無料ブログはココログ

森と林業の本

« 「GBO5」って、知ってる? | トップページ | 奈良県フォレスターアカデミーの概要公表 »

2020/10/03

土倉庄三郎の「吉野の桜」

吉野の金峰山寺に行ってきた。東大寺の大仏殿に次ぐ大きさの木造建築とされる蔵王堂で有名だ。

かつて金峰山寺と言えば、吉野山全域から大峰山まで広大な面積を寺領として抱えていた。今は、蔵王堂周辺と、大峰山の山頂を含む一部になってしまったが……。ただ、広い境内の各所に桜は植えられていたようである。
さて、そこで聞いた話。

Dsc05922 山伏もマスク姿。

明治初年時、廃仏毀釈で廃寺となった際に、桜を伐って売り払う計画があった。それを押しとどめたのが土倉庄三郎。大阪の商人に売った500円に加えて500円を渡して、これで桜を守れ、受け取った代金は返せ……と言った逸話が伝わる。だから、吉野の桜は実は土倉家のモンだと言うのだが……。

本日、聞いたのはちょっと違っていた。

たしかに庄三郎から500円を受け取ったのだが、すでに村人は桜を伐ってしまっていたというのだ。
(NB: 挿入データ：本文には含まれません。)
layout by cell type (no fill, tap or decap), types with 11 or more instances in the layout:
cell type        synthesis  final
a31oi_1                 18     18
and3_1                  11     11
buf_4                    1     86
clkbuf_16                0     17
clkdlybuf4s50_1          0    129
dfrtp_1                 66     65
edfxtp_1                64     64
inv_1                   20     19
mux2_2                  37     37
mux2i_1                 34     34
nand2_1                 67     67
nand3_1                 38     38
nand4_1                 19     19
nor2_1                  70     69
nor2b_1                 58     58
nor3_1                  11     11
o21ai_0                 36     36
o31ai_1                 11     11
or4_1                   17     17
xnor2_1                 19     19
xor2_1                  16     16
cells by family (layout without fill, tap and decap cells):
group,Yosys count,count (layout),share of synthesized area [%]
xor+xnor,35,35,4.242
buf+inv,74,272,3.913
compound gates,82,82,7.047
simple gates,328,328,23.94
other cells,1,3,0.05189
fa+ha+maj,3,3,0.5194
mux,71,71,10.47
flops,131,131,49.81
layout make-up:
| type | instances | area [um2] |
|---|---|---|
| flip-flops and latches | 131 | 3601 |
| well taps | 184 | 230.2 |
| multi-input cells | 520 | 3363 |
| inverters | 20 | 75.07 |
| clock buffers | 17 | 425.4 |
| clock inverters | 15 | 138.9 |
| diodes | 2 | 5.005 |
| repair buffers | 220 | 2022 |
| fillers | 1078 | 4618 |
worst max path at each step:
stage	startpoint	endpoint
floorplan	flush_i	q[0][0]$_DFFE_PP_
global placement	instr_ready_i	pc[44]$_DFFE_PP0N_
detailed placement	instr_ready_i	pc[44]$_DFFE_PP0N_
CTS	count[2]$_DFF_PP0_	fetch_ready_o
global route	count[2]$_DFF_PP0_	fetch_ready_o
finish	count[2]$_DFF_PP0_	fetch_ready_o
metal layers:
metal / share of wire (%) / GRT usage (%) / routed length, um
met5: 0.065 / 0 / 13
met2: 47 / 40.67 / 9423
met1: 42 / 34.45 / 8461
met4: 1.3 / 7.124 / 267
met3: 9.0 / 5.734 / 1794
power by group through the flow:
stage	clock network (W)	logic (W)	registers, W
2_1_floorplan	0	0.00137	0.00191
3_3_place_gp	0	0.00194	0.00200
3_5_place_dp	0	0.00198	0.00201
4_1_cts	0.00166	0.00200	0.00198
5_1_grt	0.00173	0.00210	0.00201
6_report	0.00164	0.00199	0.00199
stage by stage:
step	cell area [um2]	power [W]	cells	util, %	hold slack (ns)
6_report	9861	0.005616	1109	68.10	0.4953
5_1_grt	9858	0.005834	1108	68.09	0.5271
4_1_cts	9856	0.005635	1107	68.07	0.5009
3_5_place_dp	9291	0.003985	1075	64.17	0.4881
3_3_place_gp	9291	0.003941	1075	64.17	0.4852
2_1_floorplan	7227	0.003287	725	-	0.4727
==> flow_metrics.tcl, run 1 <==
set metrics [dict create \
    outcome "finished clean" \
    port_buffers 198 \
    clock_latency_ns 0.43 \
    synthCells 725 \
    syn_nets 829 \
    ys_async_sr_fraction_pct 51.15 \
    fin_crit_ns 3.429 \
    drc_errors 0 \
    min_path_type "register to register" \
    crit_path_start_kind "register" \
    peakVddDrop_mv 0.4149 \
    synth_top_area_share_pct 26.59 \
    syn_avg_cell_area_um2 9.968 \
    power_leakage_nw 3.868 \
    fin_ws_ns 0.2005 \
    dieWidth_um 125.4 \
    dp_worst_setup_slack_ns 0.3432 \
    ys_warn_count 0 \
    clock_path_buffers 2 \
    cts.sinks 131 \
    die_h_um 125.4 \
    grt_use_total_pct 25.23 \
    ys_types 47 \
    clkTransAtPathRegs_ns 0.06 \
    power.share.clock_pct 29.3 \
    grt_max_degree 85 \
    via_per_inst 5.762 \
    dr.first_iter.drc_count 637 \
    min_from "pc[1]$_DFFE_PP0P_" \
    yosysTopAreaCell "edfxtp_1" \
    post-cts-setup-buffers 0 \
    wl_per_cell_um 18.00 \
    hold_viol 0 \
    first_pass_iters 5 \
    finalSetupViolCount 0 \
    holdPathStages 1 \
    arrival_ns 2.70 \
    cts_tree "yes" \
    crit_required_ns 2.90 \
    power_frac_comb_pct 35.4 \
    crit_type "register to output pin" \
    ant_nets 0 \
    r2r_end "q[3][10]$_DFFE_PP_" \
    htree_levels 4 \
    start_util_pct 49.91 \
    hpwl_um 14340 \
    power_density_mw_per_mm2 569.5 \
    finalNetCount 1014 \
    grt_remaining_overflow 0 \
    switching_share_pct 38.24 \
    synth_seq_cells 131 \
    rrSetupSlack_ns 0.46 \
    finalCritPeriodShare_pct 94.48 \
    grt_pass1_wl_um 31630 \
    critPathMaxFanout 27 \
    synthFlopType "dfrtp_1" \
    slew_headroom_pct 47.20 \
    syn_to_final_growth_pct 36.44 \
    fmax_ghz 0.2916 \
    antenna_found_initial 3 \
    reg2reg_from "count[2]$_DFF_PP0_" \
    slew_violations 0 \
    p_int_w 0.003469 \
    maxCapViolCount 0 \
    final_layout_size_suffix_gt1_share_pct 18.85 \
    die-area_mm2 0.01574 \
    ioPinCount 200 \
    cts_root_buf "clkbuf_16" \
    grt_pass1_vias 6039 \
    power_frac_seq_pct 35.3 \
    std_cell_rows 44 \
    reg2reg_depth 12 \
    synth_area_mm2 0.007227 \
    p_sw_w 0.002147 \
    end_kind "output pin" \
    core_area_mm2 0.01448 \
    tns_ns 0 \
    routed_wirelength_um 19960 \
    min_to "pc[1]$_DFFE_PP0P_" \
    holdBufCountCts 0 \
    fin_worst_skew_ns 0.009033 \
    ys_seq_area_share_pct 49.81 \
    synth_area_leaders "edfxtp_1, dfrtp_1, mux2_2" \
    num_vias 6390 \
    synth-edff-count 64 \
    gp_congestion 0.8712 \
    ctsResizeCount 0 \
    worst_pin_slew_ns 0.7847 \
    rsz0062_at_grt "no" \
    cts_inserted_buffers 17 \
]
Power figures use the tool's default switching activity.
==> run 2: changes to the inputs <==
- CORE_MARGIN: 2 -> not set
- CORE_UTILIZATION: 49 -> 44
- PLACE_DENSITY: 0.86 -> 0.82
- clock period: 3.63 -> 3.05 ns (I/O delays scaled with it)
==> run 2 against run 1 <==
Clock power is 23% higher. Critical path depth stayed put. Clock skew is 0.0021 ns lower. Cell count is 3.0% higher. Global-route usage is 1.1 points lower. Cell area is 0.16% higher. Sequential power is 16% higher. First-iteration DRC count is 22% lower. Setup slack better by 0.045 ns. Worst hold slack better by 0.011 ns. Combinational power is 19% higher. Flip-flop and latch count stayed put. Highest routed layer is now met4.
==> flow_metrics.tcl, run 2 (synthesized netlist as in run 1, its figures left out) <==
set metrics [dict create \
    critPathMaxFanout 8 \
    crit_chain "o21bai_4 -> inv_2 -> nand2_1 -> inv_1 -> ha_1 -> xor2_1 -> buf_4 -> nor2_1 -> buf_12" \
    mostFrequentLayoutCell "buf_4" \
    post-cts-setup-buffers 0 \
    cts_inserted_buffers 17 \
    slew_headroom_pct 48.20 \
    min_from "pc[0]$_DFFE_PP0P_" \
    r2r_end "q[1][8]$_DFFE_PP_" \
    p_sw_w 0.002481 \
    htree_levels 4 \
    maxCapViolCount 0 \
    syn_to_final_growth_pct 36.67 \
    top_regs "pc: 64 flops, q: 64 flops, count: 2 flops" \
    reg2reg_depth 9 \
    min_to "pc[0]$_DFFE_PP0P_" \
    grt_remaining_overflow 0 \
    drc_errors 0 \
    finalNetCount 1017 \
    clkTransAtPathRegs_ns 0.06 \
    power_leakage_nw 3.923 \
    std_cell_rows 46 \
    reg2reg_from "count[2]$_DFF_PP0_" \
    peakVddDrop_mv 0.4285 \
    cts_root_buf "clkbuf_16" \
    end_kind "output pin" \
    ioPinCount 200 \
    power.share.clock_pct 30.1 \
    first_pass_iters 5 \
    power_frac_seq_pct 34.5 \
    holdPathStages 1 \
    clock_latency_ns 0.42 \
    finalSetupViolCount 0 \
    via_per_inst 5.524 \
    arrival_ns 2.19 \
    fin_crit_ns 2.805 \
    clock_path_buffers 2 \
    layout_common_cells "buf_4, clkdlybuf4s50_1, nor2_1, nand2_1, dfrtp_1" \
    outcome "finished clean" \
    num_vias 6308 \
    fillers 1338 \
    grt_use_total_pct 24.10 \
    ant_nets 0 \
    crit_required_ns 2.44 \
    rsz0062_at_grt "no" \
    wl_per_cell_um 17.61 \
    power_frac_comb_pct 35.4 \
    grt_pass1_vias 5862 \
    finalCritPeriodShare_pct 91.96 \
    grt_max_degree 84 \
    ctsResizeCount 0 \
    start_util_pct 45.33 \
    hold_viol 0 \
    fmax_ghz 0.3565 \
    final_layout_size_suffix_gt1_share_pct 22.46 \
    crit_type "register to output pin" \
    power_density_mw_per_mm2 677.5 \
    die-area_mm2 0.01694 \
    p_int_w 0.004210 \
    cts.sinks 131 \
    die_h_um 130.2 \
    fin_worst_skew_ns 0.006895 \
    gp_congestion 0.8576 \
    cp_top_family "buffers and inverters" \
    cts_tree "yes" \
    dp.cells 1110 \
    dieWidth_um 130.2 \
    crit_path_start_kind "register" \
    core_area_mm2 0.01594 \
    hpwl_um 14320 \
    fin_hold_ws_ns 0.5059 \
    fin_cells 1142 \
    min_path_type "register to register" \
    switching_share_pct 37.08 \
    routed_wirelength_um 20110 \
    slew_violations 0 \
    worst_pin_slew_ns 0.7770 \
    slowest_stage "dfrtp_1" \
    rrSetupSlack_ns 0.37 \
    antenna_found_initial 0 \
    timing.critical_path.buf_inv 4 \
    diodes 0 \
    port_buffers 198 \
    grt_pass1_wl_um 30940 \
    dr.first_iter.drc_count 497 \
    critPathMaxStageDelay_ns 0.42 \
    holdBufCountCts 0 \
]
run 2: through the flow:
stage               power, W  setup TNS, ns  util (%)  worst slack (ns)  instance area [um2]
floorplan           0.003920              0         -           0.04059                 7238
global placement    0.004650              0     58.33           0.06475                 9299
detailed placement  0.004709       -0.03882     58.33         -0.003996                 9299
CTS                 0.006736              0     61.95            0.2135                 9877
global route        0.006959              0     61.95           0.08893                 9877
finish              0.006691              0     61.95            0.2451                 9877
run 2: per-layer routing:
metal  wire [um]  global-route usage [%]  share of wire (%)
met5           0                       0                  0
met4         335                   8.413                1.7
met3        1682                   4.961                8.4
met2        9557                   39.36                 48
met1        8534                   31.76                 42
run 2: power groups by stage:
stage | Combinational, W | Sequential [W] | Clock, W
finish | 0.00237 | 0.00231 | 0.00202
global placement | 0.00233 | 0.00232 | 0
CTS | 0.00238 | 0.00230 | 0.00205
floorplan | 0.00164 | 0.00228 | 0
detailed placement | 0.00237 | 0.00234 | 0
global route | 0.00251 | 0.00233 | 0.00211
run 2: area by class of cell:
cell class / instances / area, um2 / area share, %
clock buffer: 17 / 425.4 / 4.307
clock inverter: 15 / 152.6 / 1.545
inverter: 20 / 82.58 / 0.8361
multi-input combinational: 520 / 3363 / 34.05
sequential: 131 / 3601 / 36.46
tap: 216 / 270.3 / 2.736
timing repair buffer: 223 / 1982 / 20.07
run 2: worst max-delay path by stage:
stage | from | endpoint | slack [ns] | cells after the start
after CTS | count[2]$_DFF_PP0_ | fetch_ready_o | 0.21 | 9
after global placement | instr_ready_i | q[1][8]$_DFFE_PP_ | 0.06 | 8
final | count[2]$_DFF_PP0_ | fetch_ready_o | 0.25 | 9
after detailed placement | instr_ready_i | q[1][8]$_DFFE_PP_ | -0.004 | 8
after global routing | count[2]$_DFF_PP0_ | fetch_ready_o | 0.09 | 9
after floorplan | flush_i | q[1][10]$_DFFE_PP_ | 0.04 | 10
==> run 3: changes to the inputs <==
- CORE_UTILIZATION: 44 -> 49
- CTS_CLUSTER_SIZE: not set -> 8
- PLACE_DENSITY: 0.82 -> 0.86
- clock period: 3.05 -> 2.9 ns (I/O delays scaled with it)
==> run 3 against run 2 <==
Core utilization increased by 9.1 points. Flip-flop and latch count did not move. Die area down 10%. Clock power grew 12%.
今で言う中千本、上千本の桜は伐ってしまい、下千本(千本と書いてちもと、と読むらしい)だけしか残っていなかったと。。。。

おい、それじゃ騙したことになる(笑)。先に受け取った500円を大阪の木材商に返したのかどうか怪しい。もっとも、庄三郎はしょっちゅう吉野山に通っていたらしいから、そんなことは百も承知なのかもしれない。今となっては笑い話である。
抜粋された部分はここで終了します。